As questões de fundo
relativas à aplicação do Acordo Ortográfico continuam por resolver. Não entrou
em vigor, mas há sectores, tanto oficiais como privados, em que vigora sem
rodeios especiais o princípio do faz-de-conta. Faz-se de conta que o Acordo já
se aplica de pleno e estropia-se alegremente a nossa língua. Jornais e editoras
continuam a fazê-lo da maneira mais bárbara. Há já alguns livros importantes
que saem cheios dos correspondentes aleijões. E eles só não vieram ainda
afectar uma série de clássicos da língua pela razão singela de que cada vez
menos se cura de editá-los e pô-los ao alcance de toda a gente.
Ninguém parece
ter sequer acordado para a necessidade de uma revisão. As duas grafias
coexistem, porque, felizmente, um quotidiano importante e uma grande parte dos
colaboradores da imprensa lusitana se mantêm fiéis à grafia anterior e esta é,
por enquanto, a única que, legalmente, pode e deve ser aplicada. Toda a gente
sabe que é assim e não vale a pena repeti-lo.
É possível que
o lobby das editoras, depois de se ter precipitado na adopção do Acordo em
livros escolares, manuais, dicionários e agora noutras publicações, procure
impor essa coisa sem nome em todos os sectores da vida nacional, em especial no
escolar. Também é possível que o poder não saiba lá muito bem o que fazer,
seguindo e alimentando, neste aspecto, a desorientação das escolas.
Os partidos
políticos com assento parlamentar têm vindo a pactuar, sem excepção, com esse
estado de coisas. Ninguém lucra absolutamente nada com ele. Mas tudo isso redundaria
apenas num simples exercício de humor de gosto discutível, se não se traduzisse
numa violência quotidiana contra a língua. E o certo é que, se as coisas
continuarem assim, dentro de uma geração ninguém conseguirá pronunciar
correctamente a língua portuguesa tal como ela é falada deste lado do
Atlântico.
Por outro lado,
o que interessa, para além da questão jurídica e cultural de fundo, é uma
questão política assaz bizarra.
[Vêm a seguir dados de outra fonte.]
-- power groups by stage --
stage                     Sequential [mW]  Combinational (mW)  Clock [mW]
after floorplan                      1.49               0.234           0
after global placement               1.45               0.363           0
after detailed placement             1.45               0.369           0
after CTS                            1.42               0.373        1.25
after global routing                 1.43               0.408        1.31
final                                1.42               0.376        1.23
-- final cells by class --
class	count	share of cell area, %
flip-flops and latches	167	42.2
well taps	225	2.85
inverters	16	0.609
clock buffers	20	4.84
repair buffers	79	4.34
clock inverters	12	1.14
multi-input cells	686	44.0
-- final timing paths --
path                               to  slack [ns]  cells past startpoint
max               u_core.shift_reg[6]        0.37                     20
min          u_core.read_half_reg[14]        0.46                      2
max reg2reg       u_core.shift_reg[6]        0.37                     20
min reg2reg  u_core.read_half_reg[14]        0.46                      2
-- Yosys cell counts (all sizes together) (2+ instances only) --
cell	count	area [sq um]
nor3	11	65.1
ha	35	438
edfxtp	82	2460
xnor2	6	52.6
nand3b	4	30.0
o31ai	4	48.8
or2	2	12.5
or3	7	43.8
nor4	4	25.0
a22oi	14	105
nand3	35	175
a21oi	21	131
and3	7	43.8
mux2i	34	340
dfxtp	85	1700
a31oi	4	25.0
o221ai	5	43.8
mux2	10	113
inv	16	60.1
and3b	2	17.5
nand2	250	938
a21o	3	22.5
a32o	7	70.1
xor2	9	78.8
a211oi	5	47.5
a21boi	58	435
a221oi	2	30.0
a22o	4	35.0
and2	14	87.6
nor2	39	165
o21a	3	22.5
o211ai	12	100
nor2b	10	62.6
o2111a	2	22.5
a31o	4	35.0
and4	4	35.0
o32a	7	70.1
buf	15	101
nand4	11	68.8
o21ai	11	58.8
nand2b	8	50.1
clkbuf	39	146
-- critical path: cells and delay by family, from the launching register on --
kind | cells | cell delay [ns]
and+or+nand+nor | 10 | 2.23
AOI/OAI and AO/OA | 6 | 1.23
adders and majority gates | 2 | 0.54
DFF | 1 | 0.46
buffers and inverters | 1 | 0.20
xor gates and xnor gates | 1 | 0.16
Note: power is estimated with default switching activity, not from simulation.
### config.mk
export PLATFORM = sky130hd
export DESIGN_NAME = twv_queue
export DESIGN_NICKNAME = d
export VERILOG_FILES = /design/src/twv_pkg.sv /design/src/twv_queue.sv
export SDC_FILE = /design/constraint.sdc
export NUM_CORES = 1
export LEC_CHECK = 0
export BUFFER_PORTS_ARGS = -buffer_cell sky130_fd_sc_hd__buf_2
export CAP_MARGIN = 20
export CORE_MARGIN = 5
export CORE_UTILIZATION = 45
export DETAILED_ROUTE_END_ITERATION = 10
export PLACE_DENSITY_LB_ADDON = 0.2
export SLEW_MARGIN = 20
export SYNTH_ARGS = -nofsm -noshare
export SYNTH_HDL_FRONTEND = slang
export SYNTH_SLANG_ARGS = --single-unit
### constraint.sdc
create_clock -name clk -period 2.7 [get_ports clk]
set_clock_uncertainty 0.2 [all_clocks]
set_input_delay 0.27 -clock clk [delete_from_list [all_inputs] [get_ports clk]]
set_output_delay 0.27 -clock clk [all_outputs]
set_load 0.02 [all_outputs]
### src/twv_pkg.sv
// Shared types and constants of the trapped water volume unit.
`default_nettype none

package twv_pkg;

  localparam int unsigned VOLUME_BITS = 26;
  localparam logic [VOLUME_BITS-1:0] VOLUME_MAX = '1;

  localparam int unsigned HEIGHT_IN_BITS = 16;

  localparam int unsigned QUEUE_DEPTH = 4;

  typedef struct packed {
    logic store;    // request carries a height to write
    logic last;     // request closes the sequence
    logic dropped;  // sequence lost at least one request so far
  } twv_flags_t;

  typedef enum logic [1:0] {
    B_LOAD,
    B_WALK,
    B_DRAIN,
    B_DONE
  } twv_back_state_t;

endpackage

`default_nettype wire

### src/twv_queue.sv
// Short request queue between the front and back ends.
`default_nettype none

module twv_queue #(
  parameter int unsigned WIDTH = 8
) (
  input  wire logic             clk,
  input  wire logic             rst,
  input  wire logic             push_valid,
  output logic                  push_ready,
  input  wire logic [WIDTH-1:0] push_data,
  output logic                  pop_valid,
  input  wire logic             pop_ready,
  output logic [WIDTH-1:0]      pop_data
);
  import twv_pkg::*;

  localparam int unsigned PTR_W = $clog2(QUEUE_DEPTH);
  localparam int unsigned FILL_W = $clog2(QUEUE_DEPTH + 1);

  logic [WIDTH-1:0]  slots [QUEUE_DEPTH];
  logic [PTR_W-1:0]  wr_ptr;
  logic [PTR_W-1:0]  rd_ptr;
  logic [FILL_W-1:0] fill;
  logic              do_push;
  logic              do_pop;

  assign push_ready = fill != FILL_W'(QUEUE_DEPTH);
  assign pop_valid  = fill != '0;
  assign pop_data   = slots[rd_ptr];
  assign do_push    = push_valid && push_ready;
  assign do_pop     = pop_valid && pop_ready;

  always_ff @(posedge clk) begin
    if (do_push) begin
      slots[wr_ptr] <= push_data;
    end
  end

  always_ff @(posedge clk) begin
    if (rst) begin
      wr_ptr <= '0;
      rd_ptr <= '0;
      fill   <= '0;
    end else begin
      if (do_push) begin
        wr_ptr <= (wr_ptr == PTR_W'(QUEUE_DEPTH - 1)) ? '0 : wr_ptr + 1'b1;
      end
      if (do_pop) begin
        rd_ptr <= (rd_ptr == PTR_W'(QUEUE_DEPTH - 1)) ? '0 : rd_ptr + 1'b1;
      end
      if (do_push && !do_pop) begin
        fill <= fill + 1'b1;
      end else if (do_pop && !do_push) begin
        fill <= fill - 1'b1;
      end
    end
  end

endmodule

`default_nettype wire
### src/twv_pkg.sv
// Shared types and constants of the trapped water volume unit.
`default_nettype none

package twv_pkg;

  localparam int unsigned VOLUME_BITS = 26;
  localparam logic [VOLUME_BITS-1:0] VOLUME_MAX = '1;

  localparam int unsigned HEIGHT_IN_BITS = 16;

  localparam int unsigned QUEUE_DEPTH = 4;

  typedef struct packed {
    logic store;    // request carries a height to write
    logic last;     // request closes the sequence
    logic dropped;  // sequence lost at least one request so far
  } twv_flags_t;

  typedef enum logic [1:0] {
    B_LOAD,
    B_WALK,
    B_DRAIN,
    B_DONE
  } twv_back_state_t;

endpackage

`default_nettype wire

### src/twv_front.sv
// Front end: accepts heights, tracks left maximum, count and drops.
`default_nettype none

module twv_front #(
  parameter int unsigned MAX_ITEMS   = 1024,
  parameter int unsigned HEIGHT_BITS = 16
) (
  input  wire logic                                   clk,
  input  wire logic                                   rst,
  input  wire logic                                   in_valid,
  output logic                                        in_ready,
  input  wire logic [twv_pkg::HEIGHT_IN_BITS-1:0]     height,
  input  wire logic                                   last,
  output logic                                        q_valid,
  input  wire logic                                   q_ready,
  output logic [HEIGHT_BITS-1:0]                      e_height,
  output logic [HEIGHT_BITS-1:0]                      e_left_max,
  output logic [$clog2(MAX_ITEMS+1)-1:0]              e_count,
  output twv_pkg::twv_flags_t                         e_flags
);
  import twv_pkg::*;

  localparam int unsigned CNT_W = $clog2(MAX_ITEMS + 1);

  logic [CNT_W-1:0]       count;
  logic [HEIGHT_BITS-1:0] run_max;
  logic                   dropped;
  logic [HEIGHT_BITS-1:0] h_in;
  logic                   accept;
  logic                   fits;

  assign h_in     = HEIGHT_BITS'(height);
  assign in_ready = q_ready;
  assign accept   = in_valid && in_ready;
  assign fits     = count < CNT_W'(MAX_ITEMS);

  // Requests past capacity that do not close the sequence need no queue slot.
  assign q_valid         = in_valid && (fits || last);
  assign e_height        = h_in;
  assign e_left_max      = run_max;
  assign e_count         = fits ? count + 1'b1 : count;
  assign e_flags.store   = fits;
  assign e_flags.last    = last;
  assign e_flags.dropped = dropped || !fits;

  always_ff @(posedge clk) begin
    if (rst) begin
      count   <= '0;
      run_max <= '0;
      dropped <= 1'b0;
    end else if (accept) begin
      if (last) begin
        count   <= '0;
        run_max <= '0;
        dropped <= 1'b0;
      end else begin
        if (fits) begin
          count <= count + 1'b1;
          if (h_in > run_max) begin
            run_max <= h_in;
          end
        end else begin
          dropped <= 1'b1;
        end
      end
    end
  end

endmodule

`default_nettype wire

### config.mk
export PLATFORM = sky130hd
export DESIGN_NAME = twv_front
export DESIGN_NICKNAME = d
export VERILOG_FILES = /design/src/twv_pkg.sv /design/src/twv_front.sv
export SDC_FILE = /design/constraint.sdc
export NUM_CORES = 1
export LEC_CHECK = 0
export ABC_AREA = 1
export BUFFER_PORTS_ARGS = -buffer_cell sky130_fd_sc_hd__buf_4
export CORE_MARGIN = 4
export CORE_UTILIZATION = 41
export DETAILED_ROUTE_END_ITERATION = 8
export PLACE_DENSITY = 0.64
export SLEW_MARGIN = 20
export SYNTH_ARGS = -nofsm -noshare
export SYNTH_HDL_FRONTEND = slang
export SYNTH_SLANG_ARGS = --single-unit
### constraint.sdc
create_clock -name clk -period 1.71 [get_ports clk]
set_input_delay 0.342 -clock clk [delete_from_list [all_inputs] [get_ports clk]]
set_output_delay 0.342 -clock clk [all_outputs]
set_load 0.03 [all_outputs]
# ---- Word-level counts from Yosys, hierarchy flattened
# Cells that the tools add are included.
dict set report totals {
  mem_bits_ro 0
  latchBits 0
  regBits 28
  output_inout_bits 48
  word_cells 23
  ramBits 0
  memories 0
  input_bits 21
}
dict set report op_classes {
  add_sub_neg 1
  n_div 0
  n_eq_ne 1
  muxes 7
  multipliers 0
  n_shift 0
  n_bitwise 0
  n_reduce_logical 9
  order_cmp 2
}
# op count
set op_table {}
lappend op_table {{two-way mux 16 bit} 3}
lappend op_table {{two-way mux 11 bit} 2}
lappend op_table {{greater-than comparator 16 bit} 1}
lappend op_table {{adder 11 x 1 -> 11 bit (second input constant)} 1}
lappend op_table {{< comparator 11 bit (second input constant)} 1}
lappend op_table {{nonzero test 2 bit} 2}
lappend op_table {{AND reduction 3 bit} 1}
lappend op_table {{logical AND 1 bit} 2}
lappend op_table {{logical OR 1 bit} 2}
lappend op_table {{two-way mux 1 bit} 2}
lappend op_table {{inequality test 2 bit (second input constant)} 1}
lappend op_table {{AND reduction 2 bit} 1}
lappend op_table {{logical NOT 1 bit} 1}

# ---- Longest topological paths before layout
# Gate-level depths: netlist of run 1.
dict set report depth {
  ltp_word 4
  depth_mapped 17
  depth_no_buf 16
}

# ---- Least setup slack after synthesis of run 1
# No wires, ideal clock.
dict set report synth_path {
  path_kind {reg2out}
  startpoint {register count[0]}
  endpoint {output e_count[10]}
  required_time_ps 1368
  path_stages_with_launch 6
  t_arrival_ps 1587
  setup_slack_ps -219
  n_path_buf 0
  cell_sequence {dfxtp_1 ha_1 inv_1 nor2_1 nand4_1 o21ai_0}
}
dict set report synth_between {
  elab_chain_len 2
  elab_cells_between_ends 3
  classes_between {1 x add/sub; 1 x order compare; 1 x mux}
}
# item line_no
set synth_lines {}
lappend synth_lines {{start, declared} twv_front.sv:25} ;# logic [CNT_W-1:0] count;
lappend synth_lines {{start signal, assigned} twv_front.sv:58} ;# count <= count + 1'b1;
lappend synth_lines {{adder 11 x 1 -> 11 bit or < comparator 11 bit (tied branches)} {twv_front.sv:41, twv_front.sv:35}}
lappend synth_lines {{two-way mux 11 bit (*)} -}
lappend synth_lines {{end, declared} twv_front.sv:18} ;# output logic [$clog2(MAX_ITEMS+1)-1:0] e_count,
# Mark *: on every way between the ends. The rest lies on a longest branch, timed or not.

# ---- Final worst setup path of run 1
dict set report layout_path {
  startpoint {register count[0]}
  endpoint {output e_count[9]}
}
# Same word-level chain as after synthesis.

==> impl_metrics.ini, run 1 <==
[clock_network]
path_clk_slew_ns = 0.10
clkSinkCount = 28
clockBufferDepth = 2
tritoncts = built
htreeDepth = 1
insertion_delay_ns = 0.29
clock-root-buffer = clkbuf_8
numCtsBuffers = 3
ctsHoldBuffers = 0

[floorplanning]
floorplan.initialDensity_pct = 42.2
core_area_um2 = 4720
ioPinCount = 69
die_w_um = 77.7
rows = 25
die_h_um = 77.7
die_area_um2 = 6040

[sta]
worstMarginPinSlew_ns = 0.454
maxSlewViolCount = 0
rsz0062_at_grt = true
timing.final.crit_period_ns = 1.95
clock_skew_ns = 0.00759
fmax_mhz = 513
setup_viol = 25
period_share_pct = 114
setup_ws_ns = -0.241
hold_violations = 0
setup_tns_ns = -3.62
slew_headroom_pct = 69.7

[power_and_ir_drop]
peakVddDrop_mv = 0.437
powerDensity_nw_per_um2 = 571
power_leakage_uw = 0.00161

[logic_synthesis]
synth_cell_types = 30
syn_area_um2 = 1990
netlist_instances = 293
synthesis.area_per_instance_um2 = 6.80
muxShareOfSynthArea_pct = 0
synth_xor_xnor_area_share_pct = 3.52
synth_top_area_share_pct = 28.1
synth_compound_area_share_pct = 10.8
ys_warn_count = 0
yosys.area_share.simple_pct = 30.3
synth_largest_area_cell = dfxtp_1
synth_area_leaders = dfxtp_1 28%, nand2_1 15%, ha_1 11%
syn-num-nets = 331
synth-seq-cells = 28
synth_top_family_by_area = simple AND/OR/NAND/NOR gates
synth_fa_ha_area_share_pct = 10.7
seq_area_frac_synth_pct = 28.1

[setup_path]
arrival_ns = 1.61
slowest_delay_ns = 0.39
end_kind = output pin
reg2reg_depth = 15
required_ns = 1.37
slowest_stage = dfxtp_4
rr_startpoint = e_left_max[6]
r2r-end = e_left_max[4]
path_max_fanout = 3
path_cells = nand2_4 > nor2_4 > and3_4 > nand2_4 > nor2_4 > nand3_1 > and2_4 > buf_6
setup.worst_path.start_class = flip-flop
worst-r2r-setup-slack_ns = -0.20
worstSetupPathType = reg2out

[global_routing]
grt_max_degree = 33
grt_pass1_wl_mm = 10.2
grt_usage_pct = 20.6
antenna_found_initial = 0
grt_pass1_vias = 2269
overflow = 0

[route]
dr.pass1.iters = 4
wl_per_cell_um = 14.3
num_vias = 2287
vias_per_cell = 4.96
routed_wl_mm = 6.57
ant_nets = 0
drt_iter0_drc = 94
drc = 0

[cells_and_area]
antenna_cells = 0
drive_above_1_share_pct = 60.7
syn2layout_area_growth_pct = 76.5
instances_no_fill = 461
nets = 433

[placement]
gp_congestion = 0.810
dp_slack_ns = -0.152
portBuffers = 68
hpwlAfterDp_mm = 3.74
dp_cells = 435

[outcome]
violations = negative setup slack
status = finished with violations

[min_path]
min_path_type = in2reg
holdPathEnd = count[9]
hold_path_startpoint = rst
hold_depth = 2

[flow_run]
cap_viol_max_count = 0
stage by stage:
| step | total power, uW | hold slack (ns) | util [%] | instance area [um^2] |
|---|---|---|---|---|
| 2_1_floorplan | 1080 | 0.431 | - | 2020 |
| 3_3_place_gp | 1290 | 0.454 | 57.6 | 2720 |
| 3_5_place_dp | 1290 | 0.466 | 57.6 | 2720 |
| 4_1_cts | 1920 | 0.304 | 70.4 | 3320 |
| 5_1_grt | 2110 | 0.294 | 74.5 | 3520 |
| 6_report | 2010 | 0.303 | 74.5 | 3520 |
registers in the layout, indices dropped and copies added, names as in the netlist:
| signal | flops |
|---|---|
| count | 11 |
| dropped | 1 |
| e_left_max | 16 |
area by class of cell:
type / count / area [um^2]
repair buffers: 128 / 1100
multi-input cells: 203 / 1560
inverters: 31 / 121
fillers: 341 / 1200
flip-flops and latches: 28 / 593
well taps: 67 / 83.8
clock buffers: 4 / 66.3
kinds of logic (layout without fill, tap and decap cells):
family	count (synthesis)	after routing
xor gates and xnor gates	8	8
DFF	28	28
buffers and inverters	62	163
adders and majority gates	17	17
and+or+nand+nor	138	138
AOI/OAI and AO/OA	40	40
metal layers:
metal  global-route usage, %  part of all wire (%)  up-vias
met2                    38.6                    53       92
met5                       0                     0        -
met4                    5.34                   1.7        0
met1                    23.3                    38     1070
li1                        -                     -     1112
met3                    4.41                   7.4       13
what timing repair did:
item | CTS | global route
setup buffers | 18 | 4
endpoints found under the setup margin | 25 | 26
cloned | 3 | 0
pin swaps | 19 | 13
resized for setup | 66 | 43
how the worst max path moves through the flow:
stage,from,endpoint,slack (ns),depth (start not counted)
finish,count[0],e_count[9],-0.24,8
global route,count[1],e_count[9],-0.33,9
CTS,count[1],e_count[8],-0.23,8
detailed placement,height[11],e_left_max[11],-0.15,11
global placement,height[9],e_left_max[1],-0.11,13
floorplan,e_left_max[11],e_left_max[10],0.00002,11
critical path, delay by kind of cell, from the launching register on:
family                 cells  cell delay (ns)
AND/OR/NAND/NOR            7             0.81
flip-flops                 1             0.39
buffers and inverters      1             0.13
cells in the final DEF, fill, tap and decap left out, types with 3 or more instances in the layout:
| master | synthesis | layout |
|---|---|---|
| buf_4 | 22 | 111 |
| nand2_1 | 81 | 69 |
| inv_1 | 28 | 20 |
| nor2_1 | 24 | 18 |
| a21oi_1 | 32 | 18 |
| dfxtp_2 | 0 | 17 |
| a21oi_2 | 2 | 15 |
| nand3_2 | 1 | 13 |
| ha_4 | 0 | 13 |
| buf_6 | 1 | 10 |
| inv_2 | 1 | 9 |
| nand2_2 | 1 | 9 |
| dfxtp_1 | 28 | 8 |
| nand2_4 | 2 | 6 |
| nand3_1 | 20 | 6 |
| nor2_2 | 2 | 5 |
| nor2_4 | 1 | 4 |
| ha_1 | 17 | 4 |
| buf_12 | 0 | 4 |
| nand4_1 | 3 | 3 |
| xor2_2 | 0 | 3 |
| clkbuf_8 | 0 | 3 |
| dfxtp_4 | 0 | 3 |
where the power goes:
group	switching [uW]	internal (uW)	total [uW]
Sequential	22.5	684	706
Combinational	440	375	815
Clock	231	256	487
cell usage after synthesis:
master,number
a21boi_0,1
and2_1,1
nor2_2,2
nand3_1,20
a21oi_1,32
a211oi_1,1
and3_4,1
xor2_1,4
o21ai_0,3
a21oi_2,2
buf_6,1
nand2_2,1
ha_1,17
inv_2,1
xnor2_1,4
nor2_4,1
inv_1,28
clkbuf_1,5
nand4_1,3
clkinv_4,1
buf_2,3
buf_4,22
a21o_1,1
nor2_1,24
dfxtp_1,28
nand2_4,2
clkinv_1,1
nor3_2,1
nand2_1,81
nand3_2,1
No activity file was read; power rests on OpenSTA's default activity.
==> run 2: changes to the inputs <==
- CORE_UTILIZATION: 41 -> 45
- CTS_CLUSTER_DIAMETER: not set -> 30
- PLACE_DENSITY: 0.64 -> 0.69
==> impl_metrics.ini, run 2 (same netlist as run 1, synthesis figures left out) <==
[sta]
setup_ws_ns = -0.207
fmax_mhz = 522
hold_violations = 0
maxSlewViolCount = 0
setup_tns_ns = -2.73
hold_ws_ns = 0.310
clock_skew_ns = 0.00568
rsz0062_at_grt = true
period_share_pct = 112
setup_viol = 25
slew_headroom_pct = 66.7
worstMarginPinSlew_ns = 0.499
timing.final.crit_period_ns = 1.92

[route]
highest-signal-layer = met4
dr.pass1.iters = 4
wl_per_cell_um = 15.0
drt_iter0_drc = 96
routed_wl_mm = 6.66
routedLengthMet1_mm = 2.57
ant_nets = 0
vias_per_cell = 5.06
num_vias = 2240
route.met2.wl_mm = 3.61
drc = 0
met3WireLength_um = 383

[setup_path]
arrival_ns = 1.57
r2r-end = e_left_max[0]
required_ns = 1.37
path_cells = nand2_4 > nor2_4 > and3_4 > nand2_4 > nor2_4 > nand2_2 > nand2_2 > and2_4 > buf_6
path_max_fanout = 3
cp_num_buf_inv = 1
setup.worst_path.start_class = flip-flop
worstSetupPathType = reg2out
end_kind = output pin
rr_startpoint = e_left_max[15]
slowest_stage = dfxtp_4
slowest_delay_ns = 0.39
reg2reg_depth = 11
cp_top_family = simple AND/OR/NAND/NOR gates
worst-r2r-setup-slack_ns = -0.12

[floorplanning]
die_h_um = 74.6
ioPinCount = 69
core_area_um2 = 4140
rows = 23
die_w_um = 74.6
die_area_um2 = 5560
floorplan.initialDensity_pct = 48.1

[cells_and_area]
drive_above_1_share_pct = 61.1
nets = 432
syn2layout_area_growth_pct = 74.5
largest_reg_flops = 16
antenna_cells = 0
layout_commonest_cell = buf_4
final_cell_mix = 113 x buf_4, 66 x nand2_1, 26 x inv_1

[power_and_ir_drop]
p_clk_share_pct = 22.3
peakVddDrop_mv = 0.301
comb_power_share_pct = 41.2
p_sw_share_pct = 35.6
power.switching_uw = 691
powerDensity_nw_per_um2 = 558
power_leakage_uw = 0.00161
p_int_uw = 1250
power_frac_seq_pct = 36.5

[clock_network]
htreeDepth = 1
clock-root-buffer = clkbuf_8
clkSinkCount = 28
ctsHoldBuffers = 0
tritoncts = built
clockBufferDepth = 2
numCtsBuffers = 3
path_clk_slew_ns = 0.11
insertion_delay_ns = 0.28

[flow_run]
cap_viol_max_count = 0

[outcome]
violations = negative setup slack
status = finished with violations

[global_routing]
overflow = 0
grt_pass1_vias = 2223
antenna_found_initial = 0
grt_usage_pct = 22.4
grt_pass1_wl_mm = 9.84
grt_max_degree = 33

[placement]
gp_congestion = 0.818
portBuffers = 68
hpwlAfterDp_mm = 3.85

[min_path]
hold_path_startpoint = rst
min_path_type = in2reg
hold_depth = 2
holdPathEnd = count[8]
==> run 2: area by class of cell <==
type,count,area (um^2)
multi-input combinational,203,1590
tap,50,62.6
inverter,31,121
fill,249,667
timing repair buffer,127,1060
clock buffer,4,55.1
sequential,28,593
==> run 2: worst reg2reg max path: cells and delay by family (launching register included) <==
family	cells	cell delay, ns
and+or+nand+nor	4	0.31
buffers and inverters	2	0.27
AOI/OAI and AO/OA	4	0.58
DFF	1	0.36
adders and majority gates	1	0.21
==> run 2: layer usage <==
layer  up-vias  global-route usage [%]
met5         -                       0
met1      1050                    25.9
met2        68                    41.0
li1       1110                       -
met4         0                    7.71
met3        12                    4.19
==> run 2: repair_timing <==
| action | 4_1_cts | 5_1_grt |
|---|---|---|
| cloned | 3 | 0 |
| pin swaps | 18 | 23 |
| endpoints found under the hold margin | 0 | 0 |
| gates resized for setup | 59 | 60 |
| endpoints found under the setup margin | 25 | 26 |
| buffers inserted | 18 | 13 |
==> run 2: power groups by stage <==
stage	clock network, uW	logic [uW]	registers, uW
after global placement	0	552	722
after global routing	464	858	711
after detailed placement	0	561	723
final	433	799	708
after CTS	431	692	707
after floorplan	0	303	777
==> run 2: metrics by stage <==
step	instance area [um^2]	std cells	setup slack (ns)	power [uW]	util, %
finish	3480	443	-0.207	1940	83.9
global route	3480	443	-0.289	2030	83.9
CTS	3160	437	-0.207	1830	76.2
detailed placement	2650	412	-0.176	1280	64.0
global placement	2650	412	-0.148	1270	64.0
floorplan	2020	293	0.0000243	1080	-
==> run 2: how the worst max path moves through the flow <==
stage                     endpoint  depth (start not counted)      startpoint
finish                  e_count[9]                          9        count[0]
CTS                     e_count[9]                          9        count[1]
global route            e_count[9]                         10       count[10]
floorplan           e_left_max[10]                         11  e_left_max[11]
detailed placement  e_left_max[10]                         10      height[15]
global placement     e_left_max[1]                         10      height[15]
E a questão política actualmente resume-se a
isto: estão a ser aplicadas não uma, mas três grafias da língua portuguesa. A
correcta, em países como Angola e Moçambique, a brasileira (no Brasil) e a
pateta (em Portugal e não se sabe em que outras paragens). Os representantes
dos Estados-membros na CPLP, esses, devem dar pulinhos de corça alvoroçada e do
mais puro regozijo com tão portentoso contributo que a organização deu para
unificar a grafia do português.
Enquanto se
anda nestes preparos, toda a gente se esqueceu do famigerado vocabulário
ortográfico comum. Onde pára o dito? Dele, ninguém sabe dizer nada, como da
formosa Mariquinhas... Até agora, o vocabulário peca pela inexistência pura e
simples e ninguém se preocupou com a superação de tão momentosa dificuldade.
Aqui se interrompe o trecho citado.